La organización facilita en algunos sitios recursos de apoyo para el cuidado de los hijos mientras las madres están en tratamiento. En la mayoría de los casos, las usuarias llegan solas mientras los hombres suelen acudir acompañados de sus parejas. La sanción “social” al alcoholismo en mujeres además de esconderlas, las aísla, coinciden las expertas. “Llegan sin muchos apoyos y soportes, pierden vínculos y acumulan muchos miedos, por ejemplo a que les retiren la custodia”, añade Macías.
“Por eso creo que no es tanto que nos cueste reconocernos en esta situación de consumo problemático. No es una cuestión de falta de conciencia, sino de sanción de género, por eso tardamos más en pedir ayuda”, resuelve Castells. La demora provoca que las mujeres lleguen “hechas polvo a los recursos” y con “peores pronósticos”. Con mucho más deterioro. El 84,9% de las mujeres que fueron atendidas por Proyecto Hombre el año pasado, con una media de edad en torno a 41 años, tenían problemas de ansiedad severa (frente al 71% de los hombres) y el 75% presentaba trastornos depresivos (55,5% en varones), además de sufrir más problemas crónicos de salud (41,7%).
No es una cuestión de falta de conciencia, sino de sanción de género, por eso tardamos más en pedir ayuda
“Sobre ellas también pesa la idea de que son malas mujeres, desviadas y eso provoca que parezca que hay menos posibilidades de restauración que en los hombres, cuya adicción puede verse como un exceso de masculinidad”, analiza Burgos. El mismo consumo está atravesado por los roles de género: ellos no beben tanto en casa sino que salen para hacerlo y tiene una finalidad social (“aunque al final la dependencia se genera para todo”); ellas, sin embargo tienen un consumo “más en silencio”, en “privado” y para “paliar los estados emocionales negativos”, asegura Macías. Y aclara: “Esa invisibilidad hace que no acudan a tratamientos porque a veces nadie se percata tampoco”. “En todos los casos, las personas inician la ingesta de alcohol para pasarlo bien y terminan consumiéndolo para no pasarlo mal”, contextualiza Burgos.
María solo tenía una compañera en su terapia de grupo. “Al final creas vínculos fuertes, pero estuve un poco sola contando cosas que nos afectan más a nosotras. Les quiero con locura pero seguramente habría sido mejor un grupo de chicas, que nos pasara lo mismo o algo más parecido”, explica la profesora, que sí se recuerda a sí misma diciendo a sus compañeros “que eran lo puto peor por los chistes de índole machista” que hacían.
El informe anual de Proyecto Hombre urge “abordar las disparidades de género en el inicio de los tratamientos para problemas de salud mental y adicciones”. “Se deben diseñar campañas de concienciación dirigidas a ambos géneros, enfatizando la importancia de la ayuda temprana y combatiendo el estigma.

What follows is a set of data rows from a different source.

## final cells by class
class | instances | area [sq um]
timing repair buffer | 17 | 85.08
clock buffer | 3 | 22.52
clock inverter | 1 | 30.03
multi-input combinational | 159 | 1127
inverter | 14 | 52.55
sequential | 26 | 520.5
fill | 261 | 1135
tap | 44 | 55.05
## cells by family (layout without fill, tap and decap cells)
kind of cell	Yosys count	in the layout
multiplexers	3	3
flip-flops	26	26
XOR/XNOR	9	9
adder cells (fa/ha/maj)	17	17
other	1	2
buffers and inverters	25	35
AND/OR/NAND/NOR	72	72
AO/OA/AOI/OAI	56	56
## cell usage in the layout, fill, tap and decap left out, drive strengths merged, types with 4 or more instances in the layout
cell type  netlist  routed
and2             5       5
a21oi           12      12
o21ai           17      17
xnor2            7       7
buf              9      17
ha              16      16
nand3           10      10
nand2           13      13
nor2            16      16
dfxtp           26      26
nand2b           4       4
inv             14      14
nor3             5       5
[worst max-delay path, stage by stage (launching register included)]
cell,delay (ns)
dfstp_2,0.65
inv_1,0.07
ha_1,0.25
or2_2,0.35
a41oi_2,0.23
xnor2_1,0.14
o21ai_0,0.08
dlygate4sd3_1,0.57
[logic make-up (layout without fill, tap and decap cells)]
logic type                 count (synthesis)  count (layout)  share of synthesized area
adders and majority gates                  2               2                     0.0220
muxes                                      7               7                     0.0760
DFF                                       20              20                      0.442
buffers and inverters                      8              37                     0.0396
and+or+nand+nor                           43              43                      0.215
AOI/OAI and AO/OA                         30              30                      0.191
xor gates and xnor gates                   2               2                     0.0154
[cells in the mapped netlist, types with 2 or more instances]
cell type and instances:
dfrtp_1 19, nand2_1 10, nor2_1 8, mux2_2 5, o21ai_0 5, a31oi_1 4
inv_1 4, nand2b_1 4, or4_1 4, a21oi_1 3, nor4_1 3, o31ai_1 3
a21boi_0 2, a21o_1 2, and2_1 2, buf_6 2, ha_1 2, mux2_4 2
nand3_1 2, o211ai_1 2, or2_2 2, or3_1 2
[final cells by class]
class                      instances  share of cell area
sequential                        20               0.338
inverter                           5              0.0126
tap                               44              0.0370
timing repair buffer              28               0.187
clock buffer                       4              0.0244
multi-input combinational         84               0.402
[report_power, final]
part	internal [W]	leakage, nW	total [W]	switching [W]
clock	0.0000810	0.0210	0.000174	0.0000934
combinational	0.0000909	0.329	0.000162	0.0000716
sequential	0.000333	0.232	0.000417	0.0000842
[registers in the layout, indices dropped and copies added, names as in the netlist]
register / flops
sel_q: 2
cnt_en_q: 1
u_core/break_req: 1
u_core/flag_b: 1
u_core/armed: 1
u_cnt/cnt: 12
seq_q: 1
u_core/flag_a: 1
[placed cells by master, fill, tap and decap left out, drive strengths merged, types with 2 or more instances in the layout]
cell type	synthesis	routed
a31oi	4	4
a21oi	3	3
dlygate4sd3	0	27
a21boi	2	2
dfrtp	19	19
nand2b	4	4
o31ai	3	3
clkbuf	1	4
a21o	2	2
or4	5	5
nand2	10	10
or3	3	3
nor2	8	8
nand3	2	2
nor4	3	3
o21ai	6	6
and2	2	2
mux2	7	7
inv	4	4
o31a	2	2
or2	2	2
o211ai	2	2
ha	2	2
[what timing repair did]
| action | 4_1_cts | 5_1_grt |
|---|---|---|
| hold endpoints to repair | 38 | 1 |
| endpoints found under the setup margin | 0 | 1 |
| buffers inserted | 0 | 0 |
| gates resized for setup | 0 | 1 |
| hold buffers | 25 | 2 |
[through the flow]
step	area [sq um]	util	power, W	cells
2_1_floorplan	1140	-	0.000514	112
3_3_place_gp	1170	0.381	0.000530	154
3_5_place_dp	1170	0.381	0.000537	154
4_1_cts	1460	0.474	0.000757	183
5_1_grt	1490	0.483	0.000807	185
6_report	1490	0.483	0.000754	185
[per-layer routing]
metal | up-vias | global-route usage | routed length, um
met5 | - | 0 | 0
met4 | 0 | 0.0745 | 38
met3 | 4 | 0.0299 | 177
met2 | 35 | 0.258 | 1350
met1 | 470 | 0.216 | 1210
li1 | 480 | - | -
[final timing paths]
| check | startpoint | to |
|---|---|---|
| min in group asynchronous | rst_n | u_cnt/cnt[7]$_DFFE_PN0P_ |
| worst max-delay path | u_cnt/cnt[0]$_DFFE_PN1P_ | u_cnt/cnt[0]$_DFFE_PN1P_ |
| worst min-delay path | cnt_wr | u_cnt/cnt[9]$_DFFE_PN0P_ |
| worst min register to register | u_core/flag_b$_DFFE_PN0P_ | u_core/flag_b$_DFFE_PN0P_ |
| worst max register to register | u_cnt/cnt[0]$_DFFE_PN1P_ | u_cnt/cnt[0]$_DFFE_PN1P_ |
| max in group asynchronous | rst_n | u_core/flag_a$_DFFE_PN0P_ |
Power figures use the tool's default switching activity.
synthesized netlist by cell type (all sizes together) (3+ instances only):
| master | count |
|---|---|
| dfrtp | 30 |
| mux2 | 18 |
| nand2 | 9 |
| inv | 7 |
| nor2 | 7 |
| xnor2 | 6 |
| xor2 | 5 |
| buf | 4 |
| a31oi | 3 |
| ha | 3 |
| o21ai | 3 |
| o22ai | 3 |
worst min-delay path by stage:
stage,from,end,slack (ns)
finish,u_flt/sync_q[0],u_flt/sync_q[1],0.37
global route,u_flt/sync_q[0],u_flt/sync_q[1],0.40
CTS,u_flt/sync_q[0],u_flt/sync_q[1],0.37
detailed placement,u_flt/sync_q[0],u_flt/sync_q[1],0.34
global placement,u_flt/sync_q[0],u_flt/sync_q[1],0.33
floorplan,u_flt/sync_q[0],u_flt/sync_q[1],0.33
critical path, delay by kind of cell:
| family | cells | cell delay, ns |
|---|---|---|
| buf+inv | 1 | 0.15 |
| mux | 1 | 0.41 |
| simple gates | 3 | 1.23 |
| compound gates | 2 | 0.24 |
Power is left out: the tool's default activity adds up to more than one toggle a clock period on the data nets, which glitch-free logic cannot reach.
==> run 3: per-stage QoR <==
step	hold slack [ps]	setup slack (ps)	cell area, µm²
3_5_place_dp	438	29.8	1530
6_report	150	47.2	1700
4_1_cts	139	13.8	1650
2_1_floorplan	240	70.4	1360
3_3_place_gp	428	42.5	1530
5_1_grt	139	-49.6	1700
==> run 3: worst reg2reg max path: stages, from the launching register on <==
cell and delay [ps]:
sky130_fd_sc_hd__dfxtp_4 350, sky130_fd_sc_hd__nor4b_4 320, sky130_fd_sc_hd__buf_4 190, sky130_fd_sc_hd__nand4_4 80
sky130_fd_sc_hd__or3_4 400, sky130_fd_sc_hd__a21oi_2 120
## config.mk

```make
export PLATFORM = sky130hd
export DESIGN_NAME = lin_busy_lock
export DESIGN_NICKNAME = d
export VERILOG_FILES = /design/src/rtl/lin_lock_pkg.sv /design/src/rtl/lock_cmd_class.sv /design/src/rtl/lock_busy_ctl.sv /design/src/rtl/lock_wr_gate.sv /design/src/rtl/lin_busy_lock.sv
export SDC_FILE = /design/constraint.sdc
export NUM_CORES = 1
export LEC_CHECK = 0
export BUFFER_PORTS_ARGS = -buffer_cell sky130_fd_sc_hd__buf_2
export CAP_MARGIN = 10
export CORE_MARGIN = 1.5
export CORE_UTILIZATION = 38
export CTS_BUF_LIST = sky130_fd_sc_hd__clkbuf_4
export DETAILED_ROUTE_END_ITERATION = 8
export PLACE_DENSITY = 0.7
export SETUP_SLACK_MARGIN = 0.2
export SYNTH_ARGS = -nofsm -noshare
export SYNTH_HDL_FRONTEND = slang
export SYNTH_HIERARCHICAL = 1
export SYNTH_SLANG_ARGS = --single-unit
```

## constraint.sdc

```tcl
create_clock -name clk -period 1.87 [get_ports clk]
set_clock_uncertainty 0.1 [all_clocks]
set_input_delay 0.374 -clock clk [delete_from_list [all_inputs] [get_ports clk]]
set_output_delay 0.374 -clock clk [all_outputs]
set_load 0.1 [all_outputs]
```

## src/rtl/lin_lock_pkg.sv

```systemverilog
package lin_lock_pkg;
  localparam int ADDR_W   = 3;
  localparam int DATA_W   = 8;
  localparam int NUM_REGS = 7;

  localparam int A_CTRL  = 0;
  localparam int A_DIVL  = 1;
  localparam int A_DIVH  = 2;
  localparam int A_LEN   = 3;
  localparam int A_IDENT = 4;
  localparam int A_DATA  = 5;
  localparam int A_STAT  = 6;

  localparam int CMD_B0   = 0;
  localparam int CMD_B1   = 1;
  localparam int CMD_B2   = 2;
  localparam int ENA_BIT  = 3;
  localparam int SRST_BIT = 7;
  localparam int OVR_BIT  = 0;

  typedef enum logic [1:0] {
    CLS_ABORT = 2'd0,
    CLS_KILL  = 2'd1,
    CLS_RESET = 2'd2,
    CLS_OTHER = 2'd3
  } cmd_cls_e;

  function automatic logic is_locked(input int idx, input logic uart);
    if (uart) return (idx == A_CTRL) || (idx == A_DATA);
    return (idx <= A_DATA);
  endfunction
endpackage

```

## src/rtl/lock_cmd_class.sv

```systemverilog
module lock_cmd_class
  import lin_lock_pkg::*;
#(
  parameter int DATA_W = lin_lock_pkg::DATA_W
) (
  input  logic [DATA_W-1:0] ctrl_byte,
  output cmd_cls_e          cls
);
  always_comb begin
    if (ctrl_byte[SRST_BIT])
      cls = CLS_RESET;
    else if (!ctrl_byte[ENA_BIT] || !ctrl_byte[CMD_B2])
      cls = CLS_KILL;
    else if (!ctrl_byte[CMD_B1] && !ctrl_byte[CMD_B0])
      cls = CLS_ABORT;
    else
      cls = CLS_OTHER;
  end
endmodule

```

## src/rtl/lock_busy_ctl.sv

```systemverilog
module lock_busy_ctl
  import lin_lock_pkg::*;
(
  input  logic     clk,
  input  logic     rst,
  input  logic     mode_uart,
  input  logic     xfer_start,
  input  logic     xfer_tx,
  input  logic     byte_end,
  input  logic     xfer_done,
  input  logic     ctrl_wr,
  input  cmd_cls_e cls,
  output logic     busy,
  output logic     abort_rel
);
  logic pend;
  logic imm_stop;
  logic start_ok;

  assign imm_stop  = ctrl_wr && (cls == CLS_KILL || cls == CLS_RESET);
  assign start_ok  = xfer_start && (!mode_uart || xfer_tx);
  assign abort_rel = pend && byte_end && !imm_stop;

  always_ff @(posedge clk) begin
    if (rst) begin
      busy <= 1'b0;
      pend <= 1'b0;
    end else begin
      if (imm_stop || abort_rel || xfer_done)
        busy <= 1'b0;
      else if (start_ok)
        busy <= 1'b1;

      if (imm_stop || abort_rel || xfer_done)
        pend <= 1'b0;
      else if (busy && ctrl_wr && cls == CLS_ABORT)
        pend <= 1'b1;
    end
  end
endmodule

```

## src/rtl/lock_wr_gate.sv

```systemverilog
module lock_wr_gate
  import lin_lock_pkg::*;
#(
  parameter int ADDR_W   = lin_lock_pkg::ADDR_W,
  parameter int NUM_REGS = lin_lock_pkg::NUM_REGS
) (
  input  logic                clk,
  input  logic                rst,
  input  logic                mode_uart,
  input  logic                busy,
  input  logic                wr_en,
  input  logic [ADDR_W-1:0]   wr_addr,
  output logic [NUM_REGS-1:0] reg_we
);
  for (genvar g = 0; g < NUM_REGS; g++) begin : g_reg
    logic hit;
    logic blocked;
    assign hit     = wr_en && (wr_addr == ADDR_W'(g));
    assign blocked = busy && is_locked(g, mode_uart);
    always_ff @(posedge clk) begin
      if (rst) reg_we[g] <= 1'b0;
      else     reg_we[g] <= hit && !blocked;
    end
  end
endmodule

```

## src/rtl/lin_busy_lock.sv

```systemverilog
module lin_busy_lock
  import lin_lock_pkg::*;
#(
  parameter int ADDR_W   = lin_lock_pkg::ADDR_W,
  parameter int DATA_W   = lin_lock_pkg::DATA_W,
  parameter int NUM_REGS = lin_lock_pkg::NUM_REGS
) (
  input  logic                clk,
  input  logic                rst,
  input  logic                mode_uart,
  input  logic                xfer_start,
  input  logic                xfer_tx,
  input  logic                byte_end,
  input  logic                xfer_done,
  input  logic                wr_en,
  input  logic [ADDR_W-1:0]   wr_addr,
  input  logic [DATA_W-1:0]   wr_data,
  output logic [NUM_REGS-1:0] reg_we,
  output logic                cmd_abort,
  output logic                cmd_kill,
  output logic                cmd_reset,
  output logic                cmd_other,
  output logic                ovr_err,
  output logic                busy
);
  localparam logic [ADDR_W-1:0] CTRL_ADDR = ADDR_W'(A_CTRL);
  localparam logic [ADDR_W-1:0] STAT_ADDR = ADDR_W'(A_STAT);

  cmd_cls_e cls;
  logic     ctrl_wr;
  logic     abort_rel;
  logic     ovr_clr;

  assign ctrl_wr = wr_en && (wr_addr == CTRL_ADDR);
  assign ovr_clr = wr_en && (wr_addr == STAT_ADDR) && wr_data[OVR_BIT];

  lock_cmd_class #(.DATA_W(DATA_W)) u_class (
    .ctrl_byte (wr_data),
    .cls       (cls)
  );

  lock_busy_ctl u_busy (
    .clk        (clk),
    .rst        (rst),
    .mode_uart  (mode_uart),
    .xfer_start (xfer_start),
    .xfer_tx    (xfer_tx),
    .byte_end   (byte_end),
    .xfer_done  (xfer_done),
    .ctrl_wr    (ctrl_wr),
    .cls        (cls),
    .busy       (busy),
    .abort_rel  (abort_rel)
  );

  lock_wr_gate #(.ADDR_W(ADDR_W), .NUM_REGS(NUM_REGS)) u_gate (
    .clk       (clk),
    .rst       (rst),
    .mode_uart (mode_uart),
    .busy      (busy),
    .wr_en     (wr_en),
    .wr_addr   (wr_addr),
    .reg_we    (reg_we)
  );

  always_ff @(posedge clk) begin
    if (rst) begin
      cmd_abort <= 1'b0;
      cmd_kill  <= 1'b0;
      cmd_reset <= 1'b0;
      cmd_other <= 1'b0;
      ovr_err   <= 1'b0;
    end else begin
      cmd_abort <= abort_rel || (ctrl_wr && !busy && cls == CLS_ABORT);
      cmd_kill  <= ctrl_wr && cls == CLS_KILL;
      cmd_reset <= ctrl_wr && cls == CLS_RESET;
      cmd_other <= ctrl_wr && !busy && cls == CLS_OTHER;
      if (ctrl_wr && busy && cls == CLS_OTHER)
        ovr_err <= 1'b1;
      else if (ovr_clr)
        ovr_err <= 1'b0;
    end
  end
endmodule

```

==> metrics.md <==
| Metric | Value |
|---|---|
| Outcome | `finished clean` |
| H-tree lvl count | `1` |
| P per Cell Area | `737 nW/um2` |
| Die Ht | `42.2 um` |
| Post-synth EDFFs | `0` |
| First-pass GRT wire length | `1890 um` |
| TNS Setup | `0 ns` |
| Startpoint types | `register` |
| Initial antenna violation count | `0` |
| Crit path max-delay family | `flip-flops` |
| Worst slew pin tran | `0.488 ns` |
| Latest clock arrival within the worst-skew pair | `0.28 ns` |
| Number of global-route vias before repair | `479` |
| DP Worst Slack | `0.175 ns` |
| Post-synth top area share | `48.1%` |
| Critical Path, Cell by Cell | `clkbuf_4` |
| Synth area leaders | `dfxtp_1 (48%), nor3_2 (6.9%), nand2b_1 (4.3%)` |
| CTS tree | `built` |
| Die width | `42.2 um` |
| CTS Buffer Depth | `2` |
| Lkg Pwr | `0.357 nW` |
| Reg2Reg Depth | `2` |
| Maxcap violations | `0` |
| Fillers | `137` |
| Layout area overhead | `36.1%` |
| Routed WL | `1210 um` |
| Detail Route Antenna Nets | `0` |
| Yosys cell types | `23` |
| Dpl hpwl | `961 um` |
| Clk root buf | `clkbuf_4` |
| Max incr delay on CP | `0.44 ns` |
| IO buf count | `28` |
| Final setup margin | `0.305 ns` |
| Critical path endpoint category | `primary output` |
| Total setup buffers inserted after CTS | `0` |
| Layout cells sized above 1 | `50.5%` |
| Top cells by count, synth | `dfxtp_1 (14), nand2_1 (5), nor2_1 (5)` |
| WHS | `0.211 ns` |
| CTS clock-pin slew for the worst setup and hold paths | `0.09 ns` |
| Arr. time, crit path | `1.09 ns` |
| Worst Path Buf+Inv | `1` |
| Num CTS Buffers | `3` |
| Worst r2r src | `u_busy/busy$_SDFFE_PP0P_` |
| Core ar. | `1370 um2` |
| GPL Wtd Cong | `0.784` |
| Worst setup endpoint | `busy` |
| Routed vias/inst | `5.08` |
| Cell depth of the worst setup path | `1` |
| Peak VDD IR | `0.314 mV` |
| Worst min-delay path class | `input port to register` |
| Iteration-0 DRC Markers | `10` |
| Sequential fraction of the synthesis area | `48.1%` |
| Reg2Reg Setup Slack | `0.73 ns` |
| DR vias | `538` |
| Net Count, Synth | `77` |
| Critical Path Source | `u_busy/busy$_SDFFE_PP0P_` |
| Most common cell in the netlist | `dfxtp_1` |
| Yosys top cell by area | `dfxtp_1` |
| Row count | `13` |
| Die ar. | `1780 um2` |
| Final Cycle Share | `83.7%` |
| Antenna cells | `0` |
| Yosys warns | `6` |
| Top_reg_cell synth | `dfxtp_1` |
| Io pins | `32` |
| Hold violation total from the final report | `0` |
| Average wire per standard cell | `11.4 um` |
| Crit-path slowest cell | `dfxtp_2` |
| Critical Path RT | `1.40 ns` |
| Syn Inst Count | `57` |
| Min Tclk post-route | `1.56 ns` |
| Max Slew Vio Count | `0` |
| Setup Viol. Count Final | `0` |
| Largest net degree at the start of global routing | `10` |
| Seq cells post-synth | `14` |
| RSZ-0062 raised after global routing | `no` |
| DRC viols | `0` |
| CP Max Fanout | `9` |
| GRT Util Overall | `14.5%` |
| Syn_area_per_cell | `10.2 um2` |
| Initial Util | `42.7%` |
| Fraction of registers with async set or reset after synthesis | `0%` |
| CTS sink count | `14` |
| CP Class | `register to primary output` |
| Tightest slew margin relative to the limit | `67.7%` |
| Max Clk Rate | `639 MHz` |
| Mapped Area | `583 um2` |
| Drt first pass iters | `3` |
| Final #Nets | `112` |
| Reg-to-reg endpoint | `u_gate/reg_we[4]$_SDFF_PP0_` |
| GR Overflow Total | `0` |
[config.mk]
export PLATFORM = sky130hd
export DESIGN_NAME = pwm_twocnt
export DESIGN_NICKNAME = d
export VERILOG_FILES = /design/src/rtl/pwm_twocnt_pkg.sv /design/src/rtl/pwm_frame_ctr.sv /design/src/rtl/pwm_duty_ctr.sv /design/src/rtl/pwm_sr_out.sv /design/src/rtl/pwm_twocnt.sv
export SDC_FILE = /design/constraint.sdc
export NUM_CORES = 1
export LEC_CHECK = 0
export BUFFER_PORTS_ARGS = -buffer_cell sky130_fd_sc_hd__buf_2
export CORE_ASPECT_RATIO = 1.2
export CORE_MARGIN = 8
export CORE_UTILIZATION = 45
export CTS_BUF_LIST = sky130_fd_sc_hd__clkbuf_8
export CTS_CLUSTER_SIZE = 30
export DETAILED_ROUTE_END_ITERATION = 12
export PLACE_DENSITY = 0.6
export SLEW_MARGIN = 20
export SYNTH_ARGS = -nofsm -noshare
export SYNTH_HDL_FRONTEND = slang
export SYNTH_SLANG_ARGS = --single-unit
[constraint.sdc]
create_clock -name clk -period 2.2 [get_ports clk]
set_input_delay 0.22 -clock clk [delete_from_list [all_inputs] [get_ports clk]]
set_output_delay 0.22 -clock clk [all_outputs]
set_load 0.02 [all_outputs]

Además, se requieren programas específicos para mujeres, considerando la edad de inicio más tardía y obstáculos como la violencia doméstica o el cuidado de los hijos”, dice la organización. “Más allá de recomendaciones, experiencias puntuales y gente interesada en el enfoque de género que hace cosas, falta mucho”, sostiene Ana Burgos.
“La politización del malestar, la conciencia de que tenía un origen social, estructural y relacionado con la violencia recibida fue lo más importante en mi recuperación”, defiende Castells, que pide añadir este comentario un día después de conversar con elDiario.es. “Eso de que el feminismo salva vidas... pues sí, a mí me salvó”.